- 演讲人: 肖骞(上海交通大学,长聘副教授)
- 时间:2025年4日8日15:30(北京时间)
- 地点:浙江大学紫金港校区行政楼1417报告厅
Abstract:
Factor screening and optimization of both quantitative and qualitative (QQ) factors are critical in several recent applications where evaluating black-box systems is resource-intensive or time-consuming. Moreover, some qualitative factors in QQ may involve many levels. Yet, most current screening methods focus on factors, but cannot identify important qualitative levels. To address these challenges, we propose a novel penalized additive Gaussian process (PAGP), featuring an interpretable additive covariance structure for QQ factors. It allows for sparsity penalties on the hyper-parameters of the covariance structure, which enables the identification of important qualitative levels.

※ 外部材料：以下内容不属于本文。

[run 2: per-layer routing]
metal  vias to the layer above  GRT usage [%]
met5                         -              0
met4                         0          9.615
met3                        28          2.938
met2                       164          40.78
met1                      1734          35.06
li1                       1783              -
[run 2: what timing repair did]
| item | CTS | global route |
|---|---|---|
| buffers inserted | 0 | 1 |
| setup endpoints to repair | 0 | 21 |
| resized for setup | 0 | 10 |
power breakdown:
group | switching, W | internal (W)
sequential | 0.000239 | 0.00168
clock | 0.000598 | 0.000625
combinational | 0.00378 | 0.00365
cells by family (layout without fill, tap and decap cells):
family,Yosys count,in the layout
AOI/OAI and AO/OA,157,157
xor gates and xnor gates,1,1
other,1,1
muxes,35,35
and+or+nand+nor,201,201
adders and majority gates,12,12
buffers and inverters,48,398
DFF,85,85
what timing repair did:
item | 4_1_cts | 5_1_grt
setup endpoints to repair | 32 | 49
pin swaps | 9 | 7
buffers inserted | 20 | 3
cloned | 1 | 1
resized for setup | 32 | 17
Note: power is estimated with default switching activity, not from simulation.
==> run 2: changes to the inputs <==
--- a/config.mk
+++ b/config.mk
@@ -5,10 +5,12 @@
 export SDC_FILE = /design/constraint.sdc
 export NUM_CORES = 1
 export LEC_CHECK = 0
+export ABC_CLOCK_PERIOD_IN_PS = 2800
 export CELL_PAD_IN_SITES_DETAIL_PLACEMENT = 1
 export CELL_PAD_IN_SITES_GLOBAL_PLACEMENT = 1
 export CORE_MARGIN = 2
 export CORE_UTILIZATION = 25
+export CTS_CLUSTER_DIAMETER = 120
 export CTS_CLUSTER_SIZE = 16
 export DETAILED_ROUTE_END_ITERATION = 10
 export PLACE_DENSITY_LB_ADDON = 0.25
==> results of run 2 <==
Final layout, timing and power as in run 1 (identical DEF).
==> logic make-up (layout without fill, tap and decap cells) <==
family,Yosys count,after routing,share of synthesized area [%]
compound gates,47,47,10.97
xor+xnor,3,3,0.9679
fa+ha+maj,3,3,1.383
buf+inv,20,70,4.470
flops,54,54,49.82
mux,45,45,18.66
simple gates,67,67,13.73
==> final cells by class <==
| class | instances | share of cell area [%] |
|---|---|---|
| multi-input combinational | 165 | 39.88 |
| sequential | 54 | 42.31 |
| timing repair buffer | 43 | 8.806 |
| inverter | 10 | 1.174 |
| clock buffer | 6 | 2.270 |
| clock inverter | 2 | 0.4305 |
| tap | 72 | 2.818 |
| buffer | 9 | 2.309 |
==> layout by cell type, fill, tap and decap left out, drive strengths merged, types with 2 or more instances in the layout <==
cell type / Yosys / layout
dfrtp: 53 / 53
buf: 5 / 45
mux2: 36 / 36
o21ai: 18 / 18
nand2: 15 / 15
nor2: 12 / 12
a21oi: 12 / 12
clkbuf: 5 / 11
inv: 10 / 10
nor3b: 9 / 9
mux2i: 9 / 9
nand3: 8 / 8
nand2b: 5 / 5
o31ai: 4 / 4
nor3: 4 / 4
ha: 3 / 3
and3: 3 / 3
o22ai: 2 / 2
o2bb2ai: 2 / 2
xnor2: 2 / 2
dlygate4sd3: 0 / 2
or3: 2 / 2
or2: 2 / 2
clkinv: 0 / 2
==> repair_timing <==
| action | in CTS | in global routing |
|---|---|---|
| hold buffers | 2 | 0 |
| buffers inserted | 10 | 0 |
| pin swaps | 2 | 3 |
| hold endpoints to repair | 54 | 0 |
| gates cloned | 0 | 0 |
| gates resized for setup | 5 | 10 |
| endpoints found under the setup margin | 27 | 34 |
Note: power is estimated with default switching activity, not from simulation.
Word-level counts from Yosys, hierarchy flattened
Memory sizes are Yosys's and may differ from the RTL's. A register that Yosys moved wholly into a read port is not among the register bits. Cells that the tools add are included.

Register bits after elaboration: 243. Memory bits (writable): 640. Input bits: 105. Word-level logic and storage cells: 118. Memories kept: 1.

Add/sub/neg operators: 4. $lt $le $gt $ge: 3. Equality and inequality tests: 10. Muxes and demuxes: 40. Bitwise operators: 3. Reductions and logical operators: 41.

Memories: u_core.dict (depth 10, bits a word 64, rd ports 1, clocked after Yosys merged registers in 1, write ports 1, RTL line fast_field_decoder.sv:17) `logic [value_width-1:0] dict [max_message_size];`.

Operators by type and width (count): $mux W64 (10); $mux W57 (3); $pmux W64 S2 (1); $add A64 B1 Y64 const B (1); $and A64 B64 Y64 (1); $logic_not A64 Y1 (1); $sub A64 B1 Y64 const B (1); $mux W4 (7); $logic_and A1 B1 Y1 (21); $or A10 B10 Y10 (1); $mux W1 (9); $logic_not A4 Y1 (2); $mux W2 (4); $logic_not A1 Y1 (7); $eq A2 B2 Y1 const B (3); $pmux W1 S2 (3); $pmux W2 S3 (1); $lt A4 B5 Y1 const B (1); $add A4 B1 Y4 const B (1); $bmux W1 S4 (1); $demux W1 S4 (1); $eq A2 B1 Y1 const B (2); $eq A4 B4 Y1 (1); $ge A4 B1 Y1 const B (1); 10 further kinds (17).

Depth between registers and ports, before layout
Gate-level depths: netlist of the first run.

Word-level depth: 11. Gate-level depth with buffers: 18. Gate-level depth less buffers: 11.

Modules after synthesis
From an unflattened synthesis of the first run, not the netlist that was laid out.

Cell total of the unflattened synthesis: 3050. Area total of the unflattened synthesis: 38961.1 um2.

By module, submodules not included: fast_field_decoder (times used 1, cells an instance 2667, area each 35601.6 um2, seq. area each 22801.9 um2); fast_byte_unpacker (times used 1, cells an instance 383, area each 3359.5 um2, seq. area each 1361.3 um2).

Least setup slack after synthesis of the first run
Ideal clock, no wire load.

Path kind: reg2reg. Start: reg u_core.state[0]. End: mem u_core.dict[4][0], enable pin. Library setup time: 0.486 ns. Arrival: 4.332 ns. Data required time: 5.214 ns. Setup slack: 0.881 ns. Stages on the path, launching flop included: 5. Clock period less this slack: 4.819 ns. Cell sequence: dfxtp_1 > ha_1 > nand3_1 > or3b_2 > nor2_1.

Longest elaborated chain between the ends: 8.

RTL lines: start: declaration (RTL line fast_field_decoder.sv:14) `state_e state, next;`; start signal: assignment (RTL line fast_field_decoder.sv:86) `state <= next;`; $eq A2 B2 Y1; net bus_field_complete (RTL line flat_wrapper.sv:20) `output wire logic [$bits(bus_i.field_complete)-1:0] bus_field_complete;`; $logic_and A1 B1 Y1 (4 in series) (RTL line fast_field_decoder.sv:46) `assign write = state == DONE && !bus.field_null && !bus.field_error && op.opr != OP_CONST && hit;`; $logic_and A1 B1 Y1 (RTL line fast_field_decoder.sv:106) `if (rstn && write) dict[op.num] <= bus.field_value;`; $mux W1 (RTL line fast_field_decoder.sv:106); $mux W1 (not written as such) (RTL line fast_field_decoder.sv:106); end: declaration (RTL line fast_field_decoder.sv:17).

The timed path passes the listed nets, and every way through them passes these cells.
===== src/rtl/data_unit_p_if.sv =====
// Data-memory handshake bundle for the YASAC data unit: REQ/ACK with a write
// qualifier, address and both data directions.
`timescale 1ns/1ps
interface data_unit_p_if #(
  parameter int DW = 8,
  parameter int AW = 8
) ();
  logic          MEM_REQ;
  logic          MEM_WR;
  logic [AW-1:0] MEM_ADDR;
  logic [DW-1:0] MEM_WDATA;
  logic [DW-1:0] MEM_RDATA;
  logic          MEM_ACK;

  modport master (
    output MEM_REQ, MEM_WR, MEM_ADDR, MEM_WDATA,
    input  MEM_RDATA, MEM_ACK
  );

  modport slave (
    input  MEM_REQ, MEM_WR, MEM_ADDR, MEM_WDATA,
    output MEM_RDATA, MEM_ACK
  );
endinterface


===== src/rtl/data_unit_p.sv =====
// YASAC data unit: PC, IR, register file, MAR/MDR, status, stack pointer, internal
// bus and a data-memory handshake FSM. Optional define YASAC_SP_GUARD_EN.
`timescale 1ns/1ps
module data_unit_p #(
  parameter int            DW     = 8,
  parameter int            AW     = 8,
  parameter int            NREG   = 8,
  parameter logic [AW-1:0] RAMEND = {AW{1'b1}},
  localparam int           SW     = $clog2(NREG),
  localparam int           IW     = 5 + SW + DW
) (
  input  logic          CLK,
  input  logic          RST,
  output logic [DW-1:0] ALU_A,
  output logic [DW-1:0] ALU_B,
  input  logic [DW-1:0] ALU_R,
  input  logic [7:0]    ALU_ST,
  input  logic          INC_PROGCOUNT,
  input  logic          CLR_PROGCOUNT,
  input  logic          WRITE_PROGCOUNT,
  input  logic          READ_PROGCOUNT,
  input  logic          WRITE_INSTREG,
  input  logic          WRITE_REGS,
  input  logic          USE_IMMEDIATE,
  input  logic          WRITE_MEMADDR,
  input  logic          MEM_START,
  input  logic          MEM_WE,
  input  logic          READ_MEM,
  input  logic          WRITE_STATREG,
  input  logic          CLR_STATBIT,
  input  logic          SET_STATBIT,
  input  logic          PRESET_STACKPTR,
  input  logic          INC_STACKPTR,
  input  logic          DEC_STACKPTR,
  input  logic          READ_STACKPTR,
  output logic [AW-1:0] CODE_ADDR,
  input  logic [IW-1:0] CODE_DATA,
  data_unit_p_if.master mem,
  output logic          MEM_BUSY,
  output logic [4:0]    OPCODE,
  output logic [2:0]    STATUS_SEL,
  output logic [7:0]    STATUS,
  output logic          SP_ERR
);

  typedef enum logic [1:0] {ST_IDLE, ST_WAIT, ST_DONE} state_t;

  state_t        state_q, state_d;
  logic [AW-1:0] pc_q, pc_d;
  logic [AW-1:0] sp_q, sp_d;
  logic [AW-1:0] mar_q, mar_d;
  logic [AW-1:0] mem_addr_q, mem_addr_d;
  logic [IW-1:0] ir_q, ir_d;
  logic [DW-1:0] mdr_q, mdr_d;
  logic [DW-1:0] mem_wdata_q, mem_wdata_d;
  logic [7:0]    stat_q, stat_d;
  logic          mem_req_q, mem_req_d;
  logic          mem_wr_q, mem_wr_d;
  logic [DW-1:0] regs_q [NREG];
  logic [DW-1:0] regs_d [NREG];

  logic [DW-1:0] bus;
  logic [SW-1:0] sel_a;
  logic [SW-1:0] sel_b;
  logic [2:0]    stat_sel;
  logic [DW-1:0] imm;

  // SEL_A and STATUS_SEL share the field right below the opcode.
  assign sel_a    = ir_q[IW-6 -: SW];
  assign sel_b    = ir_q[SW-1:0];
  assign stat_sel = ir_q[IW-6 -: 3];
  assign imm      = ir_q[DW-1:0];

  assign ALU_A      = regs_q[sel_a];
  assign ALU_B      = USE_IMMEDIATE ? imm : regs_q[sel_b];
  assign CODE_ADDR  = pc_q;
  assign OPCODE     = ir_q[IW-1 -: 5];
  assign STATUS_SEL = stat_sel;
  assign STATUS     = stat_q;
  assign MEM_BUSY   = (state_q != ST_IDLE);

  assign mem.MEM_REQ   = mem_req_q;
  assign mem.MEM_WR    = mem_wr_q;
  assign mem.MEM_ADDR  = mem_addr_q;
  assign mem.MEM_WDATA = mem_wdata_q;

  // Address-wide sources are zero-extended or truncated onto the data-wide bus.
  always_comb begin
    bus = ALU_R;
    if (READ_MEM)            bus = mdr_q;
    else if (READ_STACKPTR)  bus = DW'(sp_q);
    else if (READ_PROGCOUNT) bus = DW'(pc_q);
  end

  always_comb begin
    pc_d = pc_q;
    if (CLR_PROGCOUNT)        pc_d = '0;
    else if (INC_PROGCOUNT)   pc_d = pc_q + AW'(1);
    else if (WRITE_PROGCOUNT) pc_d = AW'(bus);
  end

  always_comb begin
    ir_d  = WRITE_INSTREG ? CODE_DATA : ir_q;
    mar_d = WRITE_MEMADDR ? AW'(bus) : mar_q;
  end

  always_comb begin
    regs_d = regs_q;
    if (WRITE_REGS) regs_d[sel_a] = bus;
  end

  always_comb begin
    stat_d = stat_q;
    if (WRITE_STATREG)    stat_d           = ALU_ST;
    else if (CLR_STATBIT) stat_d[stat_sel] = 1'b0;
    else if (SET_STATBIT) stat_d[stat_sel] = 1'b1;
  end

`ifdef YASAC_SP_GUARD_EN
  logic sp_err_q, sp_err_d;

  // Out-of-range moves freeze SP and latch the error until PRESET or reset.
  always_comb begin
    sp_d     = sp_q;
    sp_err_d = sp_err_q;
    if (PRESET_STACKPTR) begin
      sp_d     = RAMEND;
      sp_err_d = 1'b0;
    end else if (INC_STACKPTR) begin
      if (sp_q == RAMEND) sp_err_d = 1'b1;
      else                sp_d     = sp_q + AW'(1);
    end else if (DEC_STACKPTR) begin
      if (sp_q == '0) sp_err_d = 1'b1;
      else            sp_d     = sp_q - AW'(1);
    end
  end

  always_ff @(posedge CLK) begin
    if (RST) sp_err_q <= 1'b0;
    else     sp_err_q <= sp_err_d;
  end

  assign SP_ERR = sp_err_q;
`else
  always_comb begin
    sp_d = sp_q;
    if (PRESET_STACKPTR)   sp_d = RAMEND;
    else if (INC_STACKPTR) sp_d = sp_q + AW'(1);
    else if (DEC_STACKPTR) sp_d = sp_q - AW'(1);
  end

  assign SP_ERR = 1'b0;
`endif

  // Request and its qualifiers are captured once in IDLE and frozen until ACK.
  always_comb begin
    state_d     = state_q;
    mem_req_d   = mem_req_q;
    mem_wr_d    = mem_wr_q;
    mem_addr_d  = mem_addr_q;
    mem_wdata_d = mem_wdata_q;
    mdr_d       = mdr_q;
    case (state_q)
      ST_IDLE: begin
        if (MEM_START) begin
          mem_addr_d  = mar_q;
          mem_wr_d    = MEM_WE;
          mem_wdata_d = bus;
          mem_req_d   = 1'b1;
          state_d     = ST_WAIT;
        end
      end
      ST_WAIT: begin
        if (mem.MEM_ACK) begin
          if (!mem_wr_q) mdr_d = mem.MEM_RDATA;
          mem_req_d = 1'b0;
          state_d   = ST_DONE;
        end
      end
      ST_DONE: state_d = ST_IDLE;
      default: begin
        state_d   = ST_IDLE;
        mem_req_d = 1'b0;
      end
    endcase
  end

  always_ff @(posedge CLK) begin
    if (RST) begin
      state_q     <= ST_IDLE;
      pc_q        <= '0;
      sp_q        <= RAMEND;
      ir_q        <= '0;
      mar_q       <= '0;
      mdr_q       <= '0;
      stat_q      <= '0;
      mem_req_q   <= 1'b0;
      mem_wr_q    <= 1'b0;
      mem_addr_q  <= '0;
      mem_wdata_q <= '0;
      for (int i = 0; i < NREG; i++) regs_q[i] <= '0;
    end else begin
      state_q     <= state_d;
      pc_q        <= pc_d;
      sp_q        <= sp_d;
      ir_q        <= ir_d;
      mar_q       <= mar_d;
      mdr_q       <= mdr_d;
      stat_q      <= stat_d;
      mem_req_q   <= mem_req_d;
      mem_wr_q    <= mem_wr_d;
      mem_addr_q  <= mem_addr_d;
      mem_wdata_q <= mem_wdata_d;
      regs_q      <= regs_d;
    end
  end

endmodule


===== src/flat_wrapper.sv =====
// flat-port wrapper written by rule: the top's interface ports become plain ports
module data_unit_p_flat 
#(
  parameter int            DW     = 8,
  parameter int            AW     = 8,
  parameter int            NREG   = 8,
  parameter logic [AW-1:0] RAMEND = {AW{1'b1}},
  localparam int           SW     = $clog2(NREG),
  localparam int           IW     = 5 + SW + DW
)
  (CLK, RST, ALU_A, ALU_B, ALU_R, ALU_ST, INC_PROGCOUNT, CLR_PROGCOUNT, WRITE_PROGCOUNT, READ_PROGCOUNT, WRITE_INSTREG, WRITE_REGS, USE_IMMEDIATE, WRITE_MEMADDR, MEM_START, MEM_WE, READ_MEM, WRITE_STATREG, CLR_STATBIT, SET_STATBIT, PRESET_STACKPTR, INC_STACKPTR, DEC_STACKPTR, READ_STACKPTR, CODE_ADDR, CODE_DATA, MEM_BUSY, OPCODE, STATUS_SEL, STATUS, SP_ERR, mem_MEM_REQ, mem_MEM_WR, mem_MEM_ADDR, mem_MEM_WDATA, mem_MEM_RDATA, mem_MEM_ACK);
  data_unit_p_if #(.DW(DW), .AW(AW)) mem_i ();
  input  logic CLK;
  input  logic RST;
  output logic [DW-1:0] ALU_A;
  output logic [DW-1:0] ALU_B;
  input  logic [DW-1:0] ALU_R;
  input  logic [7:0] ALU_ST;
  input  logic INC_PROGCOUNT;
  input  logic CLR_PROGCOUNT;
  input  logic WRITE_PROGCOUNT;
  input  logic READ_PROGCOUNT;
  input  logic WRITE_INSTREG;
  input  logic WRITE_REGS;
  input  logic USE_IMMEDIATE;
  input  logic WRITE_MEMADDR;
  input  logic MEM_START;
  input  logic MEM_WE;
  input  logic READ_MEM;
  input  logic WRITE_STATREG;
  input  logic CLR_STATBIT;
  input  logic SET_STATBIT;
  input  logic PRESET_STACKPTR;
  input  logic INC_STACKPTR;
  input  logic DEC_STACKPTR;
  input  logic READ_STACKPTR;
  output logic [AW-1:0] CODE_ADDR;
  input  logic [IW-1:0] CODE_DATA;
  output logic MEM_BUSY;
  output logic [4:0] OPCODE;
  output logic [2:0] STATUS_SEL;
  output logic [7:0] STATUS;
  output logic SP_ERR;
  output wire logic [$bits(mem_i.MEM_REQ)-1:0] mem_MEM_REQ;
  output wire logic [$bits(mem_i.MEM_WR)-1:0] mem_MEM_WR;
  output wire logic [$bits(mem_i.MEM_ADDR)-1:0] mem_MEM_ADDR;
  output wire logic [$bits(mem_i.MEM_WDATA)-1:0] mem_MEM_WDATA;
  input wire logic [$bits(mem_i.MEM_RDATA)-1:0] mem_MEM_RDATA;
  input wire logic [$bits(mem_i.MEM_ACK)-1:0] mem_MEM_ACK;
  assign mem_MEM_REQ = mem_i.MEM_REQ;
  assign mem_MEM_WR = mem_i.MEM_WR;
  assign mem_MEM_ADDR = mem_i.MEM_ADDR;
  assign mem_MEM_WDATA = mem_i.MEM_WDATA;
  assign mem_i.MEM_RDATA = mem_MEM_RDATA;
  assign mem_i.MEM_ACK = mem_MEM_ACK;
  data_unit_p #(.DW(DW), .AW(AW), .NREG(NREG), .RAMEND(RAMEND)) u_core (.CLK(CLK), .RST(RST), .ALU_A(ALU_A), .ALU_B(ALU_B), .ALU_R(ALU_R), .ALU_ST(ALU_ST), .INC_PROGCOUNT(INC_PROGCOUNT), .CLR_PROGCOUNT(CLR_PROGCOUNT), .WRITE_PROGCOUNT(WRITE_PROGCOUNT), .READ_PROGCOUNT(READ_PROGCOUNT), .WRITE_INSTREG(WRITE_INSTREG), .WRITE_REGS(WRITE_REGS), .USE_IMMEDIATE(USE_IMMEDIATE), .WRITE_MEMADDR(WRITE_MEMADDR), .MEM_START(MEM_START), .MEM_WE(MEM_WE), .READ_MEM(READ_MEM), .WRITE_STATREG(WRITE_STATREG), .CLR_STATBIT(CLR_STATBIT), .SET_STATBIT(SET_STATBIT), .PRESET_STACKPTR(PRESET_STACKPTR), .INC_STACKPTR(INC_STACKPTR), .DEC_STACKPTR(DEC_STACKPTR), .READ_STACKPTR(READ_STACKPTR), .CODE_ADDR(CODE_ADDR), .CODE_DATA(CODE_DATA), .mem(mem_i), .MEM_BUSY(MEM_BUSY), .OPCODE(OPCODE), .STATUS_SEL(STATUS_SEL), .STATUS(STATUS), .SP_ERR(SP_ERR));
endmodule

===== config.mk =====
export PLATFORM = sky130hd
export DESIGN_NAME = data_unit_p_flat
export DESIGN_NICKNAME = d
export VERILOG_FILES = /design/src/rtl/data_unit_p_if.sv /design/src/rtl/data_unit_p.sv /design/src/flat_wrapper.sv
export SDC_FILE = /design/constraint.sdc
export NUM_CORES = 1
export LEC_CHECK = 0
export CORE_MARGIN = 2
export CORE_UTILIZATION = 58
export CTS_CLUSTER_SIZE = 12
export DETAILED_ROUTE_END_ITERATION = 6
export HOLD_SLACK_MARGIN = 0.03
export PLACE_DENSITY = 0.95
export SLEW_MARGIN = 5
export SYNTH_ARGS = -nofsm -noshare
export SYNTH_HDL_FRONTEND = slang
export SYNTH_SLANG_ARGS = --single-unit
export TNS_END_PERCENT = 10

===== constraint.sdc =====
create_clock -name CLK -period 4.45 [get_ports CLK]
set_clock_uncertainty 0.2 [all_clocks]
set_input_delay 0.6675 -clock CLK [delete_from_list [all_inputs] [get_ports CLK]]
set_output_delay 0.6675 -clock CLK [all_outputs]
set_load 0.005 [all_outputs]

### After elaboration in Yosys (flattened, before gate mapping)

Cells that the tools add are included.

* flip-flop bits (word level): 140
* bits in latches: 0
* bits in writable memories: 0
* ROM bits: 0
* bits of input ports: 61
* output and inout bits: 60
* logic and storage cells: 79
* memories kept: 0

* $add $sub $neg: 3
* multiply operators: 0
* divide/modulo/power cells: 0
* $lt $le $gt $ge: 5
* eq/ne operators: 4
* shift-type cells: 0
* mux-type cells: 28
* bitwise logic cells: 7
* reduce and logical (&&, ||, !) cells: 13

Operators by type and width (number)
* $mux W8: 16
* $bwmux W64: 1
* $bmux W8 S3: 2
* $demux W8 S3: 1
* $add A8 B1 Y8 const B: 2
* $and A8 B8 Y8: 1
* $ge A4 B4 Y1 const B: 2
* $not A3 Y4: 2
* $not A8 Y8: 1
* $or A8 B8 Y8: 1
* $sub A8 B1 Y8 const B: 1
* $reduce_and A3 Y1: 2
* $reduce_bool A2 Y1: 3
* $lt A3 B4 Y1 const B: 1
* $lt A4 B1 Y1 const B: 1
* $mux W2: 2
* $ne A2 B2 Y1 const B: 2
* $pmux W2 S2: 1
* $reduce_and A2 Y1: 2
* $reduce_or A2 Y1: 2
* $demux W1 S3: 1
* $ge A3 B1 Y1 const B: 1
* $mux W1: 3
* $pmux W1 S3: 1
* 6 further kinds: 8

### Longest topological paths before layout

* word-level depth: 8
* gate-level depth with buffers: 7

### Worst setup path before layout

OpenSTA, ideal clock, no wires.

* path type: in2reg
* start: in INC_STACKPTR
* end: reg u_core.sp_q[7]
* arrival: 1928 ps
* required time: 4121 ps
* path slack: 2193 ps
* stages: 7
* buffers on the path: 0
* path through: inv_1 ha_1 a21o_1 a31o_2 a21oi_1 and4_1 a211oi_1

* longest elaborated chain between the ends: 1
* elaborated cells on any way between the ends: 2
* classes of those cells: mux (1); reduce/logical (1)

Ends and longest elaborated chain
* start, declared: RTL line flat_wrapper.sv:34 `input logic INC_STACKPTR;`
* $mux W8 or $reduce_bool A2 Y1 (tied branches)
* end signal, assigned: RTL line data_unit_p.sv:205 `sp_q <= sp_d;`
* end, declared: RTL line data_unit_p.sv:50 `logic [AW-1:0] sp_q, sp_d;`

Several ways; a longest one is shown, not always the timed one.
A chain may end at the register's enable or synchronous reset.

### Worst setup path in the final report

* start: reg u_core.ir_q[10]
* end: out ALU_A[0]

* longest elaborated chain between the ends: 4

Ends and longest elaborated chain
* start, declared: RTL line data_unit_p.sv:53 `logic [IW-1:0] ir_q, ir_d;`
* start signal, assigned: RTL line data_unit_p.sv:206 `ir_q <= ir_d;`
* $not A3 Y4 (implied by the code): RTL line data_unit_p.sv:74 `assign ALU_A = regs_q[sel_a];`
* $bmux W8 S3: RTL line data_unit_p.sv:74
* $mux W8 (implied by the code) (2 in a row): RTL line data_unit_p.sv:74
* end, declared: RTL line flat_wrapper.sv:15 `output logic [DW-1:0] ALU_A;`

No other way between the ends. The select of a mux whose other input is x is not followed.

A tailored alternating direction method of multipliers is developed to optimize the L1 regularized likelihood, and a gradient-informed optimization approach using derivative information is proposed to accelerate PAGP modeling. We further establish an effective approach leveraging Shapley values for screening quantitative factors. Then, a Bayesian optimization (BO) approach leveraging the desirable uncertainty quantification of PAGP is proposed to optimize black-box systems with QQ factors. This PAGP-based Bayesian optimization can provide an interpretable importance attribution of factor levels during optimization. Simulations and real case studies illustrate the superior performance of the proposed methods compared to some state-of-the-art approaches.
Bio:
肖骞,上海交通大学统计系长聘副教授。他于2017年在美国UCLA获得统计学博士学位,后加入美国佐治亚大学统计系历任助理教授、长聘副教授,于2024年加入上海交通大学。他的主要研究方向包括计算机试验设计与分析、不确定性量化等。他的研究成果发表在AOS,JASA,Biometrika、Technometrics等顶尖统计学期刊上。他获国家级青年人才计划资助,主持国家重点研发青年科学家项目、小米青年学者项目等。